Nanoscale HfO2-based memristive devices for neuromorphic computing

Redox-type memristive devices (ReRAM) based on ultrathin metal/metal oxide/metal stacks are considered as one of the most promising approaches for future high-density non-volatile data storage and beyond-von Neumann architectures, including emerging fields of storage class memory, machine learning and neuromorphic computing (NC) [1]. Fast switching events on time scales of nanoseconds combined with data retention times in the order of ten years are enabled by the nanoscale redox-type reactions in the ReRAM cells that control the addressable resistance states.
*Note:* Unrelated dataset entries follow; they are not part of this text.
--- src/rtl/apb_master.sv ---
// APB master: turns a valid/ready command into a single APB SETUP/ACCESS transfer
// and reports completion (or wait-state timeout) as a one-cycle response pulse.
module apb_master #(
   parameter int ADDR_W  = 8,
   parameter int DATA_W  = 32,
   parameter int TIMEOUT = 16
) (
   input  logic              pclk,
   input  logic              preset,
   input  logic              cmd_valid,
   output logic              cmd_ready,
   input  logic              cmd_write,
   input  logic [ADDR_W-1:0] cmd_addr,
   input  logic [DATA_W-1:0] cmd_wdata,
   output logic              rsp_valid,
   output logic [DATA_W-1:0] rsp_rdata,
   output logic              rsp_timeout,
   output logic              psel,
   output logic              penable,
   output logic              pwrite,
   output logic [ADDR_W-1:0] paddr,
   output logic [DATA_W-1:0] pwdata,
   input  logic [DATA_W-1:0] prdata,
   input  logic              pready
);

   typedef enum logic [1:0] {S_IDLE, S_SETUP, S_ACCESS} state_t;

   localparam logic [7:0] L_TMO = 8'(TIMEOUT);

   state_t            r_state;
   logic              r_cmd_ready;
   logic              r_rsp_valid;
   logic [DATA_W-1:0] r_rsp_rdata;
   logic              r_rsp_timeout;
   logic              r_psel;
   logic              r_penable;
   logic              r_pwrite;
   logic [ADDR_W-1:0] r_paddr;
   logic [DATA_W-1:0] r_pwdata;
   logic [7:0]        r_wait_cnt;

   logic [7:0]        w_cnt_nxt;
   logic              w_tmo_hit;

   assign w_cnt_nxt = r_wait_cnt + 8'd1;
   assign w_tmo_hit = (w_cnt_nxt == L_TMO);

   always_ff @(posedge pclk) begin
      if (preset) begin
         r_state       <= S_IDLE;
         r_cmd_ready   <= 1'b1;
         r_rsp_valid   <= 1'b0;
         r_rsp_rdata   <= '0;
         r_rsp_timeout <= 1'b0;
         r_psel        <= 1'b0;
         r_penable     <= 1'b0;
         r_pwrite      <= 1'b0;
         r_paddr       <= '0;
         r_pwdata      <= '0;
         r_wait_cnt    <= '0;
      end else begin
         // response flags are single-cycle pulses
         r_rsp_valid   <= 1'b0;
         r_rsp_timeout <= 1'b0;
         case (r_state)
            S_IDLE: begin
               if (cmd_valid && r_cmd_ready) begin
                  r_pwrite    <= cmd_write;
                  r_paddr     <= cmd_addr;
                  r_pwdata    <= cmd_wdata;
                  r_psel      <= 1'b1;
                  r_cmd_ready <= 1'b0;
                  r_state     <= S_SETUP;
               end
            end
            S_SETUP: begin
               r_penable  <= 1'b1;
               r_wait_cnt <= '0;
               r_state    <= S_ACCESS;
            end
            S_ACCESS: begin
               // pready is checked first so a ready on the timeout edge still completes
               if (pready) begin
                  r_psel      <= 1'b0;
                  r_penable   <= 1'b0;
                  r_rsp_valid <= 1'b1;
                  r_rsp_rdata <= r_pwrite ? '0 : prdata;
                  r_cmd_ready <= 1'b1;
                  r_state     <= S_IDLE;
               end else begin
                  r_wait_cnt <= w_cnt_nxt;
                  if (w_tmo_hit) begin
                     r_psel        <= 1'b0;
                     r_penable     <= 1'b0;
                     r_rsp_valid   <= 1'b1;
                     r_rsp_timeout <= 1'b1;
                     r_rsp_rdata   <= '0;
                     r_cmd_ready   <= 1'b1;
                     r_state       <= S_IDLE;
                  end
               end
            end
            default: begin
               r_psel      <= 1'b0;
               r_penable   <= 1'b0;
               r_cmd_ready <= 1'b1;
               r_state     <= S_IDLE;
            end
         endcase
      end
   end

   assign cmd_ready   = r_cmd_ready;
   assign rsp_valid   = r_rsp_valid;
   assign rsp_rdata   = r_rsp_rdata;
   assign rsp_timeout = r_rsp_timeout;
   assign psel        = r_psel;
   assign penable     = r_penable;
   assign pwrite      = r_pwrite;
   assign paddr       = r_paddr;
   assign pwdata      = r_pwdata;

endmodule
`src/rtl/nibble_serial_subtractor.sv`:
```
// Nibble-serial A - B - bin with per-nibble carry select and valid/ready on both sides.
// Define SUBTRACTOR_OVF_EN to compute signed overflow; otherwise ovf_o is tied low.
module nibble_serial_subtractor #(
    parameter int unsigned WIDTH = 16
) (
    input  logic             clk_i,
    input  logic             rst_i,
    input  logic             in_valid_i,
    output logic             in_ready_o,
    input  logic [WIDTH-1:0] a_i,
    input  logic [WIDTH-1:0] b_i,
    input  logic             bin_i,
    output logic             out_valid_o,
    input  logic             out_ready_i,
    output logic [WIDTH-1:0] diff_o,
    output logic             bout_o,
    output logic             ovf_o
);

    localparam int unsigned NIB  = WIDTH / 4;
    localparam int unsigned IdxW = (NIB > 1) ? $clog2(NIB) : 1;

    typedef enum logic [1:0] {StIdle, StRun, StDone} state_e;

    state_e            state_q, state_d;
    logic [IdxW-1:0]   idx_q, idx_d;
    logic [WIDTH-1:0]  a_q, a_d;
    logic [WIDTH-1:0]  nb_q, nb_d;
    logic              carry_q, carry_d;
    logic [WIDTH-1:0]  diff_q, diff_d;
    logic              bout_q, bout_d;

    logic [3:0] nib_a, nib_nb;
    logic [4:0] sum0, sum1, nib_sel;
    logic       last_nib;

    // Both candidate sums are formed in parallel; the registered carry only drives the mux.
    assign nib_a    = a_q[idx_q*4 +: 4];
    assign nib_nb   = nb_q[idx_q*4 +: 4];
    assign sum0     = {1'b0, nib_a} + {1'b0, nib_nb};
    assign sum1     = {1'b0, nib_a} + {1'b0, nib_nb} + 5'd1;
    assign nib_sel  = carry_q ? sum1 : sum0;
    assign last_nib = (idx_q == IdxW'(NIB - 1));

`ifdef SUBTRACTOR_OVF_EN
    logic ovf_q, ovf_d;
    // nb_q holds ~b, so equal MSBs here mean the operand signs differ.
    assign ovf_d = (state_q == StRun && last_nib)
                   ? ((a_q[WIDTH-1] == nb_q[WIDTH-1]) && (nib_sel[3] != a_q[WIDTH-1]))
                   : ovf_q;
    assign ovf_o = ovf_q;
`else
    assign ovf_o = 1'b0;
`endif

    always_comb begin
        state_d     = state_q;
        idx_d       = idx_q;
        a_d         = a_q;
        nb_d        = nb_q;
        carry_d     = carry_q;
        diff_d      = diff_q;
        bout_d      = bout_q;
        in_ready_o  = (state_q == StIdle);
        out_valid_o = (state_q == StDone);
        unique case (state_q)
            StIdle: begin
                if (in_valid_i) begin
                    a_d     = a_i;
                    nb_d    = ~b_i;
                    carry_d = ~bin_i;
                    idx_d   = '0;
                    state_d = StRun;
                end
            end
            StRun: begin
                diff_d[idx_q*4 +: 4] = nib_sel[3:0];
                carry_d              = nib_sel[4];
                if (last_nib) begin
                    bout_d  = ~nib_sel[4];
                    state_d = StDone;
                end else begin
                    idx_d = idx_q + IdxW'(1);
                end
            end
            StDone: begin
                if (out_ready_i) begin
                    state_d = StIdle;
                end
            end
            default: state_d = StIdle;
        endcase
    end

    always_ff @(posedge clk_i or posedge rst_i) begin
        if (rst_i) begin
            state_q <= StIdle;
            idx_q   <= '0;
            a_q     <= '0;
            nb_q    <= '0;
            carry_q <= 1'b0;
            diff_q  <= '0;
            bout_q  <= 1'b0;
        end else begin
            state_q <= state_d;
            idx_q   <= idx_d;
            a_q     <= a_d;
            nb_q    <= nb_d;
            carry_q <= carry_d;
            diff_q  <= diff_d;
            bout_q  <= bout_d;
        end
    end

`ifdef SUBTRACTOR_OVF_EN
    always_ff @(posedge clk_i or posedge rst_i) begin
        if (rst_i) begin
            ovf_q <= 1'b0;
        end else begin
            ovf_q <= ovf_d;
        end
    end
`endif

    assign diff_o = diff_q;
    assign bout_o = bout_q;

endmodule

```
Stack design and device operation in metal oxide-based valence change mechanism (VCM)-type memristive devices is understood from the perspective of oxygen transfer as well as drift/diffusion processes [2]. The realization of highly dense packed arrays seems feasible due to the inherent potential of the devices for scalability and three-dimensional integration making ReRAM cells interesting as artificial synapses in NC circuits. In the context of neuromorphic computing the accessibility of intermediate resistance states is one of the important requirements [3]. In addition, resistive switching devices with volatile resistance states are of increasing interest for implementation of NC learning rules [4]. Energy-efficient memristive devices for in-memory-computing (IMC) and next generation NC applications must fulfill requirements like compatibility with CMOS back-end-of-line (BEOL) and three-dimensional fabrication, device scalability, and operation parameters fitting to the design node of the circuitry. Hafnium oxide is one of the most promising materials for CMOS-compatible ReRAM devices. In VCM-type memristive cells, the HfO2 film sandwiched between an inert and a reactive metal electrode acts as the actively switching layer, where the resistance change occurs due to oxygen ion movement between the conductive HfOx filament and the insulating HfO2–x disc region.